__What you need to do__
Set down, please, without alteration, the lines of the entries below from the first through the one containing "export CAP_MARGIN = 20".
[[ Data supplied, beginning ]]
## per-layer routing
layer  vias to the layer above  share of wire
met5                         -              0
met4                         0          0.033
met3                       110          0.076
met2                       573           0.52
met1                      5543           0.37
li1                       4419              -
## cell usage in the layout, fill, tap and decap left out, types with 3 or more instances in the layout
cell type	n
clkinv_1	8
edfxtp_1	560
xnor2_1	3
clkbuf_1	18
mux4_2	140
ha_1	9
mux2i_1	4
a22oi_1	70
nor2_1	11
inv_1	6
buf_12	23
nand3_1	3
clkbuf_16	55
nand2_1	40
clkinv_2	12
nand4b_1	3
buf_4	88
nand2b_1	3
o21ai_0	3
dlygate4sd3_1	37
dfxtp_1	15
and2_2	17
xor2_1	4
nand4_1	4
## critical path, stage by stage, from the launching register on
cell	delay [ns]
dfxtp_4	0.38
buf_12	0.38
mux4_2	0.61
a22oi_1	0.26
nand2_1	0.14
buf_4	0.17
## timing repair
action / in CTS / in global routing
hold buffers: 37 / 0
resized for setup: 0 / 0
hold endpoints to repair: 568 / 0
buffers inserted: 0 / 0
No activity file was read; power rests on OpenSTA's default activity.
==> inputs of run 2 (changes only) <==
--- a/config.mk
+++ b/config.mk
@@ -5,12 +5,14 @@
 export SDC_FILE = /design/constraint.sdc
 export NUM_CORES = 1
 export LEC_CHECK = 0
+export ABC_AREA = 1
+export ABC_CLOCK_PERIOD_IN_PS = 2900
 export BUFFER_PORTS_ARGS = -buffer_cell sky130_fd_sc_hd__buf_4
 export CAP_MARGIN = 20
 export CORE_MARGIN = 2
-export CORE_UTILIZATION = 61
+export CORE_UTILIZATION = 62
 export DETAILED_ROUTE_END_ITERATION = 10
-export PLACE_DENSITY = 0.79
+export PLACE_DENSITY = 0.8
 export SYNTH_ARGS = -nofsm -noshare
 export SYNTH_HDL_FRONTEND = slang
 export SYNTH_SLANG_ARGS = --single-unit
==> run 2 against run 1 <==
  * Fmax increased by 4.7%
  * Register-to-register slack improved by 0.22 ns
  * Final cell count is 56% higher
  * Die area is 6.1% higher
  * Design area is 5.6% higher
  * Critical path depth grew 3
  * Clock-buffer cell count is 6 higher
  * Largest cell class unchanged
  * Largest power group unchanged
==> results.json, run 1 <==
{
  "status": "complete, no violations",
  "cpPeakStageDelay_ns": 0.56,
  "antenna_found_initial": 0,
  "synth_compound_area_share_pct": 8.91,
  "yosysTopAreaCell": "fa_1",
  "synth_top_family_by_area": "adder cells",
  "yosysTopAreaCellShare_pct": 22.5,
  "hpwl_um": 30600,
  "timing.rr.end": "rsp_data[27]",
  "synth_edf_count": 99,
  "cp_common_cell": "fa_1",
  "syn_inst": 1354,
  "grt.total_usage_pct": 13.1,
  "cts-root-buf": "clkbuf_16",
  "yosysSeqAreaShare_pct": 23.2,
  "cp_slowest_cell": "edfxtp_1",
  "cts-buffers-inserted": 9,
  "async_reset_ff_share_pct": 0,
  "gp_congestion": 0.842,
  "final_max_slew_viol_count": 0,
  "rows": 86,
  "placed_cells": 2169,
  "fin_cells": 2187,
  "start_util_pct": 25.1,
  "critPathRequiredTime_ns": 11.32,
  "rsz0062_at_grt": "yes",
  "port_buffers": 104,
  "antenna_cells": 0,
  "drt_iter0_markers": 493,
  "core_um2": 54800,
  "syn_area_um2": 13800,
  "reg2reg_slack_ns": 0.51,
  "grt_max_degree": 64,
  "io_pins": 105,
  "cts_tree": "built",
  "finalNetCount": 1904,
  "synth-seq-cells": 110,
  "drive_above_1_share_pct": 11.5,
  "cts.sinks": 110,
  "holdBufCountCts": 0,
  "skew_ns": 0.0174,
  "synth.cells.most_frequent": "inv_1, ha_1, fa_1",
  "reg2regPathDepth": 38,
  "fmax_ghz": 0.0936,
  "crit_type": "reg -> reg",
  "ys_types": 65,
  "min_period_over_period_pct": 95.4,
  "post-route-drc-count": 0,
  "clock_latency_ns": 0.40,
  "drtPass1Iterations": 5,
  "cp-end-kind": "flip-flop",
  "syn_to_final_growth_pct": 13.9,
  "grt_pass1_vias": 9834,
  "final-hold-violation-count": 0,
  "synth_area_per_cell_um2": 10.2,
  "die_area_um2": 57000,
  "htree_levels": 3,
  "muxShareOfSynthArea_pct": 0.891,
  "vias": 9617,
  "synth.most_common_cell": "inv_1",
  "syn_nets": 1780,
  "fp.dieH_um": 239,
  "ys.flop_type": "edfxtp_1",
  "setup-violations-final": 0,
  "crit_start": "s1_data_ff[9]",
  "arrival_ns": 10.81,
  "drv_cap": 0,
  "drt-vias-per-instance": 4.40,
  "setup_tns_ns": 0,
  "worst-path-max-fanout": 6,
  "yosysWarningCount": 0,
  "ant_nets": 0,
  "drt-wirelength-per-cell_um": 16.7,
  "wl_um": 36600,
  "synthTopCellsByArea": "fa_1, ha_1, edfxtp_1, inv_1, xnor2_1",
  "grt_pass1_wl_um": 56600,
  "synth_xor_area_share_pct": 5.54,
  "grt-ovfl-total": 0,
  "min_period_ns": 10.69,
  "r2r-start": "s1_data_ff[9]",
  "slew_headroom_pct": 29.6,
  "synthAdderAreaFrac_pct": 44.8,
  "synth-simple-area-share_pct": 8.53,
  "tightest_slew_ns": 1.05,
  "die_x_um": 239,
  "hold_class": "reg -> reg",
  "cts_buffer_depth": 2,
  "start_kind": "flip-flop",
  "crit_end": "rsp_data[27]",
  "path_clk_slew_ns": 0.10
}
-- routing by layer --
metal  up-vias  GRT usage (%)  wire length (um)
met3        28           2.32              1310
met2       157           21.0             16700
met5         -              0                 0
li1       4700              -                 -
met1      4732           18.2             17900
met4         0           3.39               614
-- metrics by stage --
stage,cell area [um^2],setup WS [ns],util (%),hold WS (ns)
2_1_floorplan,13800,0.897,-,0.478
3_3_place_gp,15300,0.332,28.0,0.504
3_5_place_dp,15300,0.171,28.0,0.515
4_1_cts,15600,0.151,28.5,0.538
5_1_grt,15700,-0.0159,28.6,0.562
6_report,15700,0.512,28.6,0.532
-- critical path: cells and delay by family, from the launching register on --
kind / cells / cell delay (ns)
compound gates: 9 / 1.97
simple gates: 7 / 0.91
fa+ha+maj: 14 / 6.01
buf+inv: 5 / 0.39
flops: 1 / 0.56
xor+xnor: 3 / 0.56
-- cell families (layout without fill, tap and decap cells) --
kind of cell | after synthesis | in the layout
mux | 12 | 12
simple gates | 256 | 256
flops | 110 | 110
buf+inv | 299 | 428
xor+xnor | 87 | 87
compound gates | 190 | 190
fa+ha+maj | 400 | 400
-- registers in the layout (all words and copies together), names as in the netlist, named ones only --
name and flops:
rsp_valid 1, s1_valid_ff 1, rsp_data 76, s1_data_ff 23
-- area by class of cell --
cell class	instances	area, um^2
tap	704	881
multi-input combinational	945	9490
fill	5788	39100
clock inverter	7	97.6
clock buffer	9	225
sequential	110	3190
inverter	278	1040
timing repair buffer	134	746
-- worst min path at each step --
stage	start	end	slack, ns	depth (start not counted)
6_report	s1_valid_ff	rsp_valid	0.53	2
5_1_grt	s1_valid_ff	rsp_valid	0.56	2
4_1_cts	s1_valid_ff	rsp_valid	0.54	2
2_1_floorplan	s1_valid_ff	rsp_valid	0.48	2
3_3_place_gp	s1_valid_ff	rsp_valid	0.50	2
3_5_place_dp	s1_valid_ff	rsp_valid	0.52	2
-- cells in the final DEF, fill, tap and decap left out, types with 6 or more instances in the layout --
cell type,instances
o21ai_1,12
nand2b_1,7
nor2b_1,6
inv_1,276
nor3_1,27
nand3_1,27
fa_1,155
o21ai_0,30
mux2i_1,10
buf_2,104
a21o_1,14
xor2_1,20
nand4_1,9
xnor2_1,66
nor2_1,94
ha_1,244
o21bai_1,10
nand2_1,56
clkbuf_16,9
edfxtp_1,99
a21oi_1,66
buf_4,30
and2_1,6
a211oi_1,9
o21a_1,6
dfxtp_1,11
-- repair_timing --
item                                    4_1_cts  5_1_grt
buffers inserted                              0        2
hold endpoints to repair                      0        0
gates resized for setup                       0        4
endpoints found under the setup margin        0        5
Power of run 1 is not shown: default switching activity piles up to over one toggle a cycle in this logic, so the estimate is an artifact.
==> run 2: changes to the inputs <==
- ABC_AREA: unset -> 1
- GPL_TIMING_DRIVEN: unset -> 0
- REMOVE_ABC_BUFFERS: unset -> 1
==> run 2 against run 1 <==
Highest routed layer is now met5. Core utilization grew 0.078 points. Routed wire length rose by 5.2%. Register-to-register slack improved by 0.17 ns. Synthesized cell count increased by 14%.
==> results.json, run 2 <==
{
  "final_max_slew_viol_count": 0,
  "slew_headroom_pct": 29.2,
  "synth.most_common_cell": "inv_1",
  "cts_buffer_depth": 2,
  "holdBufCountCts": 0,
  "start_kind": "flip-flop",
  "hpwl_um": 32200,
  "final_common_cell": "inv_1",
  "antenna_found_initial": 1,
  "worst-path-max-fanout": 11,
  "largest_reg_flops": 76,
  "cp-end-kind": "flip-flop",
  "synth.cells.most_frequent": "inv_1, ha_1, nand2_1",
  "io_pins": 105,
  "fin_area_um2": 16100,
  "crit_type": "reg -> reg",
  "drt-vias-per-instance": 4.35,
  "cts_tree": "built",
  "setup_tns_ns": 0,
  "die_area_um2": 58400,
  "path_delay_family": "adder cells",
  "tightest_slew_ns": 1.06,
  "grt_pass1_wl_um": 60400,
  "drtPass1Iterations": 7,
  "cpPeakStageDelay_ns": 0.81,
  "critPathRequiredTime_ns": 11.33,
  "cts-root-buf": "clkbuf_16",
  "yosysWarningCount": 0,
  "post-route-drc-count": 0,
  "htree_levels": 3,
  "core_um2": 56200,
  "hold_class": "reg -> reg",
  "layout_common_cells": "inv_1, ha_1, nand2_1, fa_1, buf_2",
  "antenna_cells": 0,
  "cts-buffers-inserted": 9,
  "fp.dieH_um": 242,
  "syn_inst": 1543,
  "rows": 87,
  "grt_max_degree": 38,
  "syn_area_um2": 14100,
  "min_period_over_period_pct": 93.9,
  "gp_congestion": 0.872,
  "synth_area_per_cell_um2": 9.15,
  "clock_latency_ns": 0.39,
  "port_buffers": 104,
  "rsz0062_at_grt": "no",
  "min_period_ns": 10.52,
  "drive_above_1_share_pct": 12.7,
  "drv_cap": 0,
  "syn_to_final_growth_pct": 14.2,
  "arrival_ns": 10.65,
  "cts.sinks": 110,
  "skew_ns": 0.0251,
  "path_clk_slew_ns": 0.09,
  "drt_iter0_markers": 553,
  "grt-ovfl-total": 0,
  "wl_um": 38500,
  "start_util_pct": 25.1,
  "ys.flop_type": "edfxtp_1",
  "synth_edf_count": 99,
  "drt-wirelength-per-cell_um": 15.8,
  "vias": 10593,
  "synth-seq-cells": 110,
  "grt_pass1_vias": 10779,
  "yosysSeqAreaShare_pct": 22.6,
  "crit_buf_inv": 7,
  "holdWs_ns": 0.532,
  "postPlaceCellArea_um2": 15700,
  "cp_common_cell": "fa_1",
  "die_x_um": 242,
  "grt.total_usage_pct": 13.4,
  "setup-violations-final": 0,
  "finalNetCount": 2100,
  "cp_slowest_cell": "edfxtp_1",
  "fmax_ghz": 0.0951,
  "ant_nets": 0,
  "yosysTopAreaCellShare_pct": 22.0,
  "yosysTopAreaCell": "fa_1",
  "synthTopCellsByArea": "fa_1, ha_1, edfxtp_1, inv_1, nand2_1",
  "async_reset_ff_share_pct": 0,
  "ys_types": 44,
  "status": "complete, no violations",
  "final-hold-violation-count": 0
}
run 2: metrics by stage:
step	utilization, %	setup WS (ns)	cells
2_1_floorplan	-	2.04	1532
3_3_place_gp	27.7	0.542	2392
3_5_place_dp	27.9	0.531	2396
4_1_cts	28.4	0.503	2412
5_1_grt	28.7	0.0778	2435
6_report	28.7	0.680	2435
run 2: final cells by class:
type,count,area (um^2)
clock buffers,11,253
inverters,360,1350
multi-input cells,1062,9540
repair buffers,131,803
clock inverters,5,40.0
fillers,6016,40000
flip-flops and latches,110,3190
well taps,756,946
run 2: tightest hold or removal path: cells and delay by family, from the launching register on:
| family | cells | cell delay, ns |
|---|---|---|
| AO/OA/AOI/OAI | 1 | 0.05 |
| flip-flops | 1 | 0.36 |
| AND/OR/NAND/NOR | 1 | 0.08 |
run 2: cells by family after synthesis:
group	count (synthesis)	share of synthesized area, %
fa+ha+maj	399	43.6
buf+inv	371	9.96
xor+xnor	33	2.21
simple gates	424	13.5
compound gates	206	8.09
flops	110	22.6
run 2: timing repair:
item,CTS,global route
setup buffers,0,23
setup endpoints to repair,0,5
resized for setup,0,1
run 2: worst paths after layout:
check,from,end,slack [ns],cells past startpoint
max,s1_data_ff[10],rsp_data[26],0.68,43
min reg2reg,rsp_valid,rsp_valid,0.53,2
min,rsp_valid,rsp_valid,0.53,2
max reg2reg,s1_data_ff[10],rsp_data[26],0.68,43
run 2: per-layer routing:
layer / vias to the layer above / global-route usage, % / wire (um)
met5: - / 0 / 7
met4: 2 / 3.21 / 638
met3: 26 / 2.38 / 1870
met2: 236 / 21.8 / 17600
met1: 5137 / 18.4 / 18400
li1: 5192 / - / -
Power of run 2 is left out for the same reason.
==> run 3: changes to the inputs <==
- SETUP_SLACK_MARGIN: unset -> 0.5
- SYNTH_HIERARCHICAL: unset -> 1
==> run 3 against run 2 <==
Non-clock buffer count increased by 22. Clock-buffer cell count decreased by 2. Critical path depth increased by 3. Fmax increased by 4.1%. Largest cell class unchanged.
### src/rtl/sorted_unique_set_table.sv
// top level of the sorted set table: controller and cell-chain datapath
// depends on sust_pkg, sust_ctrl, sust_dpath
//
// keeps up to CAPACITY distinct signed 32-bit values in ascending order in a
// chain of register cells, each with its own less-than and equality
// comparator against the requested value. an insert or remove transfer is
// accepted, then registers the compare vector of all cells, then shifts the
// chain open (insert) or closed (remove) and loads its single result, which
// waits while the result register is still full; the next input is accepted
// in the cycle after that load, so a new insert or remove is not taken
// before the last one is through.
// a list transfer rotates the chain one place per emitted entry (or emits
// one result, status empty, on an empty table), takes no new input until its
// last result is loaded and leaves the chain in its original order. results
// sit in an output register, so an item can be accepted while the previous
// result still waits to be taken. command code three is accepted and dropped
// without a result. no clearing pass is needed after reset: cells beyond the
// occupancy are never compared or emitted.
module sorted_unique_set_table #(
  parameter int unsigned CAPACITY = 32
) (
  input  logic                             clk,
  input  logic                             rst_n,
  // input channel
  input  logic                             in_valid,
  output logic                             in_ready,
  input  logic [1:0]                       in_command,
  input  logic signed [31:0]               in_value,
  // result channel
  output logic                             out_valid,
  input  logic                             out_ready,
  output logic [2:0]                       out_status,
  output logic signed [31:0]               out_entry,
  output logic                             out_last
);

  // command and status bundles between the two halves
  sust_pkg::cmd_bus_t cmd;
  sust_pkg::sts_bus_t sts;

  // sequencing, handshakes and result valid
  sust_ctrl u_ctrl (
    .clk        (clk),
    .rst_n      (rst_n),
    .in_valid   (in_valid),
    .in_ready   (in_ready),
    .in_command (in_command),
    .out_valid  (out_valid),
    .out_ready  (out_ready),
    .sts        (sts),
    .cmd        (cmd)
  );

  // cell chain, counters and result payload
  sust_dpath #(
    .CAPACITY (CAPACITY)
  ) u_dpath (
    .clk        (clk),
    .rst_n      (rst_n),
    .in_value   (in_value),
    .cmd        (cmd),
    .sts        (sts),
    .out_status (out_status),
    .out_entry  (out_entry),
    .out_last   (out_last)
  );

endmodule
[[ Data supplied, end ]]
__Solved exercise__
## per-layer routing
layer  vias to the layer above  share of wire
met5                         -              0
met4                         0          0.033
met3                       110          0.076
met2                       573           0.52
met1                      5543           0.37
li1                       4419              -
## cell usage in the layout, fill, tap and decap left out, types with 3 or more instances in the layout
cell type	n
clkinv_1	8
edfxtp_1	560
xnor2_1	3
clkbuf_1	18
mux4_2	140
ha_1	9
mux2i_1	4
a22oi_1	70
nor2_1	11
inv_1	6
buf_12	23
nand3_1	3
clkbuf_16	55
nand2_1	40
clkinv_2	12
nand4b_1	3
buf_4	88
nand2b_1	3
o21ai_0	3
dlygate4sd3_1	37
dfxtp_1	15
and2_2	17
xor2_1	4
nand4_1	4
## critical path, stage by stage, from the launching register on
cell	delay [ns]
dfxtp_4	0.38
buf_12	0.38
mux4_2	0.61
a22oi_1	0.26
nand2_1	0.14
buf_4	0.17
## timing repair
action / in CTS / in global routing
hold buffers: 37 / 0
resized for setup: 0 / 0
hold endpoints to repair: 568 / 0
buffers inserted: 0 / 0
No activity file was read; power rests on OpenSTA's default activity.
==> inputs of run 2 (changes only) <==
--- a/config.mk
+++ b/config.mk
@@ -5,12 +5,14 @@
 export SDC_FILE = /design/constraint.sdc
 export NUM_CORES = 1
 export LEC_CHECK = 0
+export ABC_AREA = 1
+export ABC_CLOCK_PERIOD_IN_PS = 2900
 export BUFFER_PORTS_ARGS = -buffer_cell sky130_fd_sc_hd__buf_4
 export CAP_MARGIN = 20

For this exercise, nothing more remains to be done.